TASK INSTRUCTIONS -
In the records below, find the line that contains "dbz_pend_q | 1 |" and the line that contains "sequential | 31 | 776 | 40.1". Set down exactly those lines and every line between them, and nothing more.

GIVEN ENTRIES -
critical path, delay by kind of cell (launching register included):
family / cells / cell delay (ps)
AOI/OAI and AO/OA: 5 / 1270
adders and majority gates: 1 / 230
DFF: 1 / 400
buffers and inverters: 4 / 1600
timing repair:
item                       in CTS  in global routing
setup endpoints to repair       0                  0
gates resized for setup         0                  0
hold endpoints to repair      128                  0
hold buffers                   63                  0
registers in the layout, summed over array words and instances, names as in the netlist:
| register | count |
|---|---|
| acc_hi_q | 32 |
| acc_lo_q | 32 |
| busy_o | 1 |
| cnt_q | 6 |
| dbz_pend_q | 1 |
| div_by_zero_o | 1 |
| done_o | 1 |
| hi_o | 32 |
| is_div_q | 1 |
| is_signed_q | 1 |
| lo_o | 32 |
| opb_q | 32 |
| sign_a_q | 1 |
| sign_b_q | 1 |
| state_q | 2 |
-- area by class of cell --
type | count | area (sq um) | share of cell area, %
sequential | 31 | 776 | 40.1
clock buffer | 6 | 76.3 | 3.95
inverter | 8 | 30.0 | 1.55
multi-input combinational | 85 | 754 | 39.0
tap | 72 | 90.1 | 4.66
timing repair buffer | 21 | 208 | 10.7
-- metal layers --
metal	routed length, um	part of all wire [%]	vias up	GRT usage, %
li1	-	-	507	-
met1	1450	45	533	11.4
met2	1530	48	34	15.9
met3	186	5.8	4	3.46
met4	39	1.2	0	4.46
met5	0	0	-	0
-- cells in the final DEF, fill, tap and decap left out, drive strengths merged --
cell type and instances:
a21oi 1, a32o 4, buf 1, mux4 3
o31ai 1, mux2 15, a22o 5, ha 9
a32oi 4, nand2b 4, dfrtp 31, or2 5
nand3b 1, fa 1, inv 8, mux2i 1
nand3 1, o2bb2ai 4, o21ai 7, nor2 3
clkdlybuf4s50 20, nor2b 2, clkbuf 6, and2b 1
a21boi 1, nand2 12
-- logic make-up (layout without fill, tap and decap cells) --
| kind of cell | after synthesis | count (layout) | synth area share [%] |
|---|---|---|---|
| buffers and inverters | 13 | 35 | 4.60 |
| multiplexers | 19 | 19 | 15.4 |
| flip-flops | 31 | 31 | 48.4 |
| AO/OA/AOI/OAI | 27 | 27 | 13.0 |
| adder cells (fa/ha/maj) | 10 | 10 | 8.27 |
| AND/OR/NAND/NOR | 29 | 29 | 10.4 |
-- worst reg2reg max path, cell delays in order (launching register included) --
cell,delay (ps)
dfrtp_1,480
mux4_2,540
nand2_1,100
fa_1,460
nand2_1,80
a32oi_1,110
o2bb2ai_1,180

--

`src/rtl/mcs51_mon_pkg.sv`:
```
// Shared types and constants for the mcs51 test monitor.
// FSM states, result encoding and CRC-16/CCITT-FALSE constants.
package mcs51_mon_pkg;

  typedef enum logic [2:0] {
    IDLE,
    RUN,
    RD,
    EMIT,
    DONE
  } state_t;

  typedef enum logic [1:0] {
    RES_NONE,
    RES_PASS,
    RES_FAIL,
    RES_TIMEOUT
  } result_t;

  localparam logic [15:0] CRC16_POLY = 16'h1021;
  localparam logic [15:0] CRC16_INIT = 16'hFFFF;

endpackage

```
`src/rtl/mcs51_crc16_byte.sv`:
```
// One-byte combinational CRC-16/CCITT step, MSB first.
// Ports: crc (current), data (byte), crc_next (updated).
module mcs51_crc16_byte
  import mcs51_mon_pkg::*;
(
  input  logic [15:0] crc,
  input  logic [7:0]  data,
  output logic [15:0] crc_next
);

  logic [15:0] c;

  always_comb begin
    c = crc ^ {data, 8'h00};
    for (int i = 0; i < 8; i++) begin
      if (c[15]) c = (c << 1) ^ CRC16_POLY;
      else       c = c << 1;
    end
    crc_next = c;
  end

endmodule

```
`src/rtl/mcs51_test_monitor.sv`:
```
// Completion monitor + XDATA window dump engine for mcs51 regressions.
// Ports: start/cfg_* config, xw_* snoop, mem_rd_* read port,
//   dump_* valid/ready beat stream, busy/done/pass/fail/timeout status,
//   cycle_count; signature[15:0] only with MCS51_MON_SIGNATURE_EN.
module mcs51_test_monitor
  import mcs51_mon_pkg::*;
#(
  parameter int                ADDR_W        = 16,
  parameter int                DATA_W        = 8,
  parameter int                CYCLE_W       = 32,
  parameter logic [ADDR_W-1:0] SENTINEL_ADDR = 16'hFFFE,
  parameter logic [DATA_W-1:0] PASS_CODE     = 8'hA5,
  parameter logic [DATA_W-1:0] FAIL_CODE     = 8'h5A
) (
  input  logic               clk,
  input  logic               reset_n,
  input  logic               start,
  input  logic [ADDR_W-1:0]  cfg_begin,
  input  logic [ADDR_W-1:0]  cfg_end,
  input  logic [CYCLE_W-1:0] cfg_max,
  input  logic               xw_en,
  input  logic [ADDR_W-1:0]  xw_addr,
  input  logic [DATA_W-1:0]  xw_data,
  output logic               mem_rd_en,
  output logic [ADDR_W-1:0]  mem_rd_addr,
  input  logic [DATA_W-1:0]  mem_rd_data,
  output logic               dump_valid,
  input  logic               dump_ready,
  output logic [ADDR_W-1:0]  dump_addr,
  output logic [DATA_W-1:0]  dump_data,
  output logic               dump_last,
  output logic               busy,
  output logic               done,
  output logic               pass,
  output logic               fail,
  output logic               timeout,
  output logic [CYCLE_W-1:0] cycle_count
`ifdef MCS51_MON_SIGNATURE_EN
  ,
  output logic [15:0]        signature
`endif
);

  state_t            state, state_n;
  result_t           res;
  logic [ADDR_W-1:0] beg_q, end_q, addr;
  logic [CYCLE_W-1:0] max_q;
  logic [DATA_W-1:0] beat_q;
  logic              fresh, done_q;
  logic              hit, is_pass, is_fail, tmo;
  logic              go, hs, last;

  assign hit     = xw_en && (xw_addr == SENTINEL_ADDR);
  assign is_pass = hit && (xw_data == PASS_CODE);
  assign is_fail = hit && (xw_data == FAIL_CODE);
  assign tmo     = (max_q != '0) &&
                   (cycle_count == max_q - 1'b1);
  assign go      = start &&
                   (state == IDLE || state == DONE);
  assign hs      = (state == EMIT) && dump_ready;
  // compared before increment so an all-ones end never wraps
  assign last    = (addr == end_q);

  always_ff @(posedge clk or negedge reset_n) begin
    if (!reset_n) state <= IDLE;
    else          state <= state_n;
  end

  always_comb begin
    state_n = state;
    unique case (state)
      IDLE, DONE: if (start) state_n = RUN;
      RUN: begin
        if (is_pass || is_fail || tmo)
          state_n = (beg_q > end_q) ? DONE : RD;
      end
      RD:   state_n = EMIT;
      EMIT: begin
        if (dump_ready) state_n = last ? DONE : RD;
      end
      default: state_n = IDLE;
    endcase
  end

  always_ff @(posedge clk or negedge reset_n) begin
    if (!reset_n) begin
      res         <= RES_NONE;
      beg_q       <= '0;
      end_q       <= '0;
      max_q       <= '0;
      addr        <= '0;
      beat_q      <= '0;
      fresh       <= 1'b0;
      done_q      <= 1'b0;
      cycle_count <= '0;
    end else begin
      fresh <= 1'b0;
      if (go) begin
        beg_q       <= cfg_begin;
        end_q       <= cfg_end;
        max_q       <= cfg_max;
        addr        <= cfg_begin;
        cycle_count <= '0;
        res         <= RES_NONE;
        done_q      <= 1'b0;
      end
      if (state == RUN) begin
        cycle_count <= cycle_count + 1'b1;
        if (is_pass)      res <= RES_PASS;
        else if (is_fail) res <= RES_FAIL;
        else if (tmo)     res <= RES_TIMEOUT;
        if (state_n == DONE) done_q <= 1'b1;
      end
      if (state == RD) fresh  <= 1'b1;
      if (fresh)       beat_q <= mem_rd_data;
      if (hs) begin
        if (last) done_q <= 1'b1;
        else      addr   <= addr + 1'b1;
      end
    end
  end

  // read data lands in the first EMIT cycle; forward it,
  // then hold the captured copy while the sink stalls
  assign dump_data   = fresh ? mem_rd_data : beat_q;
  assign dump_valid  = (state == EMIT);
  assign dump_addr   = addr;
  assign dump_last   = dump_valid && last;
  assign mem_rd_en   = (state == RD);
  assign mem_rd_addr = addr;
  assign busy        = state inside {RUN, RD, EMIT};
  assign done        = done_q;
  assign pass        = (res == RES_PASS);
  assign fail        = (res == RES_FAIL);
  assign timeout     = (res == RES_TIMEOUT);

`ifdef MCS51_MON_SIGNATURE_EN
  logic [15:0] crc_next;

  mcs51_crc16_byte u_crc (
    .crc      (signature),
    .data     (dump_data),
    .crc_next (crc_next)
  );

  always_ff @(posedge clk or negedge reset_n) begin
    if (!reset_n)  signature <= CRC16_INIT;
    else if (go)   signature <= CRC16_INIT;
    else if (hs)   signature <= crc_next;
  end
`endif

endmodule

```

COMPLETED EXERCISE -
| dbz_pend_q | 1 |
| div_by_zero_o | 1 |
| done_o | 1 |
| hi_o | 32 |
| is_div_q | 1 |
| is_signed_q | 1 |
| lo_o | 32 |
| opb_q | 32 |
| sign_a_q | 1 |
| sign_b_q | 1 |
| state_q | 2 |
-- area by class of cell --
type | count | area (sq um) | share of cell area, %
sequential | 31 | 776 | 40.1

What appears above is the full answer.